[What to work on]: Please copy each line from the entries that contains the string "decap".

══ Extracted data

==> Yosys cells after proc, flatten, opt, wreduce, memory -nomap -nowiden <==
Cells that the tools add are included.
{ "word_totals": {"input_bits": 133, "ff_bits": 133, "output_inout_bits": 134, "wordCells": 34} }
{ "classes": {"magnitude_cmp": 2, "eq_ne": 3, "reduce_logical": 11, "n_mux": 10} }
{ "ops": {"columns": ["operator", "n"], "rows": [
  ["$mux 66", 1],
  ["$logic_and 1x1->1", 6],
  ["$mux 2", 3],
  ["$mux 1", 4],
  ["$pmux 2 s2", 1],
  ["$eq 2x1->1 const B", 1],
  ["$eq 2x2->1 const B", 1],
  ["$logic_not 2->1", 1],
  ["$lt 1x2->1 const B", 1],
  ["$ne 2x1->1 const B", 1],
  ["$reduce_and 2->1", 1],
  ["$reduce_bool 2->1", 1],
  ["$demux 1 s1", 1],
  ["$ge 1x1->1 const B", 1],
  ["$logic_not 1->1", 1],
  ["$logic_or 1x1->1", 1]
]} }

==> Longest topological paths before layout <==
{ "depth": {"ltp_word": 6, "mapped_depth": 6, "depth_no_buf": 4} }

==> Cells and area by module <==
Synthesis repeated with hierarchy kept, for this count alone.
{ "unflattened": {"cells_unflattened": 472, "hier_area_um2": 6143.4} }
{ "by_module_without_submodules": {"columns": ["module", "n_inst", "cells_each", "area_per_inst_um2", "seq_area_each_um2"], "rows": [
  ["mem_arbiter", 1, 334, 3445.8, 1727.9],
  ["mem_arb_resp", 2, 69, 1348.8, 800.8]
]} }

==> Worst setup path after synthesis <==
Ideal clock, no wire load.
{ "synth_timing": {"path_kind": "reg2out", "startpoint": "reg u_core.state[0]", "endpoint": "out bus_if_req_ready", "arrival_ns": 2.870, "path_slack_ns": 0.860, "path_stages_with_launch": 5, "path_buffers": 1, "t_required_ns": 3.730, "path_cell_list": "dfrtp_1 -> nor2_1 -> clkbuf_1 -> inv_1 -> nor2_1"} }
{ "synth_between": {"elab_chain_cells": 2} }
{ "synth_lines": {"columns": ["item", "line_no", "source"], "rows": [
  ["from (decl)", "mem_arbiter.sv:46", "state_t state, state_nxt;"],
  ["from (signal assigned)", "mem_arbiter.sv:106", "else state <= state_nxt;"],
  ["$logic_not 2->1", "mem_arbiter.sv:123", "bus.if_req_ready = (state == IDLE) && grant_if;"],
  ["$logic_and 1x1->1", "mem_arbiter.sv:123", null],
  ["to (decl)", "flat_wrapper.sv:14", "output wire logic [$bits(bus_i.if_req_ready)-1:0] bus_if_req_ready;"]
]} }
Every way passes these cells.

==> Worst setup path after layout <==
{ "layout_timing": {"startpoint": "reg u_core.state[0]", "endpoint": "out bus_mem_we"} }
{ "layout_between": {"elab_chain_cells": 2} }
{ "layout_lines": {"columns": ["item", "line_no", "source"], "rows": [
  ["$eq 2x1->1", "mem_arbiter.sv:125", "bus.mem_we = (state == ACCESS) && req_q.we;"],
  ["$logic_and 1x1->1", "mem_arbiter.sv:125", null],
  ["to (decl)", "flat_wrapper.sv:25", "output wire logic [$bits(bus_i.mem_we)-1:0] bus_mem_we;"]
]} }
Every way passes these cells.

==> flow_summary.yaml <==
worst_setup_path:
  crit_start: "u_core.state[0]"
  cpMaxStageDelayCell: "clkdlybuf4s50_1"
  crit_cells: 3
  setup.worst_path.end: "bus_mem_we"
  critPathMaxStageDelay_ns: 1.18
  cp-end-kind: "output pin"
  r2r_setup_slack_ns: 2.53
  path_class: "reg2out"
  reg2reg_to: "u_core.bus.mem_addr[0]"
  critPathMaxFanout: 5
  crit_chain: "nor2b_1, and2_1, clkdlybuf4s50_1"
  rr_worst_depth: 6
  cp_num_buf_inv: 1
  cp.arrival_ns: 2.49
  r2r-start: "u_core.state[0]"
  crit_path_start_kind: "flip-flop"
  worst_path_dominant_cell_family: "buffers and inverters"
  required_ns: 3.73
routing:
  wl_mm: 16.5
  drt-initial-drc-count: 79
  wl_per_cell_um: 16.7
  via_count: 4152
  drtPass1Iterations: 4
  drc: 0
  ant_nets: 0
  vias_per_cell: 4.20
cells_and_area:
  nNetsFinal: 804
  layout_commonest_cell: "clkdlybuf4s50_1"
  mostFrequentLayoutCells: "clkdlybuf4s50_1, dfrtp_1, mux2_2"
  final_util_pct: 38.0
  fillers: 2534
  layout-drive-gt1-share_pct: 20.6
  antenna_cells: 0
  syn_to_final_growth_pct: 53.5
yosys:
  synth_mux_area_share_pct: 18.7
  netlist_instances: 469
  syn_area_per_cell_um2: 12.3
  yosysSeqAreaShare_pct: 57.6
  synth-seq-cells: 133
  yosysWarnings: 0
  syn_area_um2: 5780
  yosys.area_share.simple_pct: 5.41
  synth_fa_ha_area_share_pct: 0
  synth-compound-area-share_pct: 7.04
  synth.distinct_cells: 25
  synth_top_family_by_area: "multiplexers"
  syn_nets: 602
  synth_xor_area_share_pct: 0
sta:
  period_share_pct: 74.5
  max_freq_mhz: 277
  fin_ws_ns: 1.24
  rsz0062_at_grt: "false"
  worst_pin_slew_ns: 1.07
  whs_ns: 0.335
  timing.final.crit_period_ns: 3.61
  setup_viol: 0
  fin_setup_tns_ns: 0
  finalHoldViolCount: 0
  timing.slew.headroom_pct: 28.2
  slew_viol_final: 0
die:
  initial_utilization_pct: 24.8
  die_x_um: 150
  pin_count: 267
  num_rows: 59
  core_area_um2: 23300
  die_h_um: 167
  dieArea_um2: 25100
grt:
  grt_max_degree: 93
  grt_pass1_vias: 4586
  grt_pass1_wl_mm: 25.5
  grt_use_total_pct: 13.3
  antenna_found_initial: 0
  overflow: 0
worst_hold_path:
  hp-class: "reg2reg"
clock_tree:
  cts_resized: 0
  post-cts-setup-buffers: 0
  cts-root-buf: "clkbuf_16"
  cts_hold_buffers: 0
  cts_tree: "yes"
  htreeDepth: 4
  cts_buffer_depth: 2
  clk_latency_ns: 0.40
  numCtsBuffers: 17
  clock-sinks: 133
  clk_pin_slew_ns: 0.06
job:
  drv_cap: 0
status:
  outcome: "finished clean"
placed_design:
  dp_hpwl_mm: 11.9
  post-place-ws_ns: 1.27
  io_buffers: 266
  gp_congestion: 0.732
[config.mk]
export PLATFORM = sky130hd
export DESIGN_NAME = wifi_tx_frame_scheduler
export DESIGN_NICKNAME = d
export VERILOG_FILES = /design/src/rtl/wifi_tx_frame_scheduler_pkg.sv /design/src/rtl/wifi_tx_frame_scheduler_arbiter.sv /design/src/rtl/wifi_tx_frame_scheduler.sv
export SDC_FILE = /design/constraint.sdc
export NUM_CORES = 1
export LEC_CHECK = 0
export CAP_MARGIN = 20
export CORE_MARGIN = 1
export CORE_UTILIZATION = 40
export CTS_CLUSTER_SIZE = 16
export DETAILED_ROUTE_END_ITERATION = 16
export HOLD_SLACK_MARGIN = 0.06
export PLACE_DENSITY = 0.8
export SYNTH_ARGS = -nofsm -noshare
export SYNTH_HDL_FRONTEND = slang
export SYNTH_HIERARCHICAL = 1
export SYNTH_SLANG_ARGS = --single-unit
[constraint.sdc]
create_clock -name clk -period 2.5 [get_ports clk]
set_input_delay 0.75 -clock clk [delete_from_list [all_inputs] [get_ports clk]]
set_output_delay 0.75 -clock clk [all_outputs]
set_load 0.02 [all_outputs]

════
══ Extracted data

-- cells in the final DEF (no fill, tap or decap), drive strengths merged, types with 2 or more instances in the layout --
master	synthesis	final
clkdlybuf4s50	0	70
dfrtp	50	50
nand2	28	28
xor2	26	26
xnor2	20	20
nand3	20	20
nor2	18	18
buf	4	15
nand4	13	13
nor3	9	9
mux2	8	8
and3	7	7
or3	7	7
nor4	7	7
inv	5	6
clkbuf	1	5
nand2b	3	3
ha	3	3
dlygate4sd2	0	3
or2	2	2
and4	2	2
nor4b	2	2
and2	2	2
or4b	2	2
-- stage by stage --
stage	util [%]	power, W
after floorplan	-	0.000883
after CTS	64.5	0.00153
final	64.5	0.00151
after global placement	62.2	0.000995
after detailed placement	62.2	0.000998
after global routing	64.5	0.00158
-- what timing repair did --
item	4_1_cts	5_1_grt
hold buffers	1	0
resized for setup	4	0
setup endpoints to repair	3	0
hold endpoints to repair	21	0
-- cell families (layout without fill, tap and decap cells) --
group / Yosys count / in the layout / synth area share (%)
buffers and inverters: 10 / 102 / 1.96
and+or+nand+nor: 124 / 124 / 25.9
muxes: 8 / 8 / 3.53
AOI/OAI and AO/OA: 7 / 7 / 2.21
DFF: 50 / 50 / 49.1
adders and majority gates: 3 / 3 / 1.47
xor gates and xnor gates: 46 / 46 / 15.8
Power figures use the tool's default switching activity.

════
══ Extracted data

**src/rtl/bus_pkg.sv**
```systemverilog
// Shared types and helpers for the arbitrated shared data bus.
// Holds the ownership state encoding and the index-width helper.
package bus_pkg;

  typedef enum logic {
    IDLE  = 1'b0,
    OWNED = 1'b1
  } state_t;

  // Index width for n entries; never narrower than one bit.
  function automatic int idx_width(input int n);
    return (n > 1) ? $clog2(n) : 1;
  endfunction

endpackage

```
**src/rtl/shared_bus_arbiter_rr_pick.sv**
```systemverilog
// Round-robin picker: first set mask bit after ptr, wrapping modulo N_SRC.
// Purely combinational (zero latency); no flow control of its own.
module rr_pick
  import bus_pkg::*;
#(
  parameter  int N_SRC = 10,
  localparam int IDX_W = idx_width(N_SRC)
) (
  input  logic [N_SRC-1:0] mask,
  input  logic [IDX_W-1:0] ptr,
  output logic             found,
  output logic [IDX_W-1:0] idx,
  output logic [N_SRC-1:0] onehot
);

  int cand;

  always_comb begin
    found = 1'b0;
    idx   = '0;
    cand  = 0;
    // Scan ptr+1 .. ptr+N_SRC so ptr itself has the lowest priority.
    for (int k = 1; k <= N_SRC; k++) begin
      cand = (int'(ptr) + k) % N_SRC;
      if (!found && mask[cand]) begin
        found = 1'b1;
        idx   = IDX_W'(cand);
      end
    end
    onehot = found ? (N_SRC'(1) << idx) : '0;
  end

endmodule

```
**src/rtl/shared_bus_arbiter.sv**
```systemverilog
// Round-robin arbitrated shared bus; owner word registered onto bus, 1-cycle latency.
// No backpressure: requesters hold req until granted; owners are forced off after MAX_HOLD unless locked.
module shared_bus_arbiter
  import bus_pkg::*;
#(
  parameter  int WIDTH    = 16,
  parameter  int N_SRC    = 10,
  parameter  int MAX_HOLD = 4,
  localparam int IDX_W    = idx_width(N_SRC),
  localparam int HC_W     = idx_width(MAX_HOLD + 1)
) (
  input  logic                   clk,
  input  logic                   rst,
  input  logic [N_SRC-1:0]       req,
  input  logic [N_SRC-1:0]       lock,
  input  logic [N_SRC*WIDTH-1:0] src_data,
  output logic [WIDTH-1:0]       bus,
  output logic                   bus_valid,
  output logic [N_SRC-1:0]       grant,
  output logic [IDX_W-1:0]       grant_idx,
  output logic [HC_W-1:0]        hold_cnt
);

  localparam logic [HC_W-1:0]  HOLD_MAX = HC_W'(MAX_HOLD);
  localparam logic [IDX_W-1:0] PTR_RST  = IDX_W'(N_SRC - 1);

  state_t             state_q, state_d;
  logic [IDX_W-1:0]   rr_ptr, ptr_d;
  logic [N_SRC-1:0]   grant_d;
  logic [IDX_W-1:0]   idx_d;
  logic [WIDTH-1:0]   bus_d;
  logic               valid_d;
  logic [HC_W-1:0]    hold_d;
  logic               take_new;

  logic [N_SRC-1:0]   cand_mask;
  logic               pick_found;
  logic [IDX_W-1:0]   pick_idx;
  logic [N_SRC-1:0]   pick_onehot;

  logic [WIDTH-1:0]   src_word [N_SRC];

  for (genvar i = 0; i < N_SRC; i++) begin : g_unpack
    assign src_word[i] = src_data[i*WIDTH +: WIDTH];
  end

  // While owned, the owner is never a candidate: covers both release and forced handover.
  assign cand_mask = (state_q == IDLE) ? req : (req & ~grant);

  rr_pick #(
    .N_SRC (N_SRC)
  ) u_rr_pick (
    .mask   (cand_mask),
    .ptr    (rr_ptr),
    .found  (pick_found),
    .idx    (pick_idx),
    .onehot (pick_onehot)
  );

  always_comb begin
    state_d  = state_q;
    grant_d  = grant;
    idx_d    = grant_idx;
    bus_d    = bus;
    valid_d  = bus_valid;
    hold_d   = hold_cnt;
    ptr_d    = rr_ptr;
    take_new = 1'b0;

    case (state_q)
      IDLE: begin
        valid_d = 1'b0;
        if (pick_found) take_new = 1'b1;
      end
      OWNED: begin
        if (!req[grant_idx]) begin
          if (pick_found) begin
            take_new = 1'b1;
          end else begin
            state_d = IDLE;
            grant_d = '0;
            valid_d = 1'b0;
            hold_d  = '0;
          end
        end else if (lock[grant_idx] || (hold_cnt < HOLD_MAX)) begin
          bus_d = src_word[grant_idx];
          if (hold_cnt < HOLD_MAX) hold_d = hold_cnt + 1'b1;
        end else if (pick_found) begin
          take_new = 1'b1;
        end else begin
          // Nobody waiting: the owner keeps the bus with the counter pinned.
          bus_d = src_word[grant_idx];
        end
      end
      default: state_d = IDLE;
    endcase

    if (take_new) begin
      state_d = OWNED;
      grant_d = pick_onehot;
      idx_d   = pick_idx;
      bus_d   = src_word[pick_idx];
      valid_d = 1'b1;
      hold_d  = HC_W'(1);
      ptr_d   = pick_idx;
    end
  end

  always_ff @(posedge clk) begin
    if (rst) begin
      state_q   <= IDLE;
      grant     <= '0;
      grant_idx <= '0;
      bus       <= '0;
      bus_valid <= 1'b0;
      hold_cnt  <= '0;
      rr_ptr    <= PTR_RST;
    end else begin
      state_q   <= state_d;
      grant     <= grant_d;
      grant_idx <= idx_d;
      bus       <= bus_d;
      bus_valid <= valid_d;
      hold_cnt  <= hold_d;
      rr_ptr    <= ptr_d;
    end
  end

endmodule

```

════

[Problem solution]:
-- cells in the final DEF (no fill, tap or decap), drive strengths merged, types with 2 or more instances in the layout --
-- cell families (layout without fill, tap and decap cells) --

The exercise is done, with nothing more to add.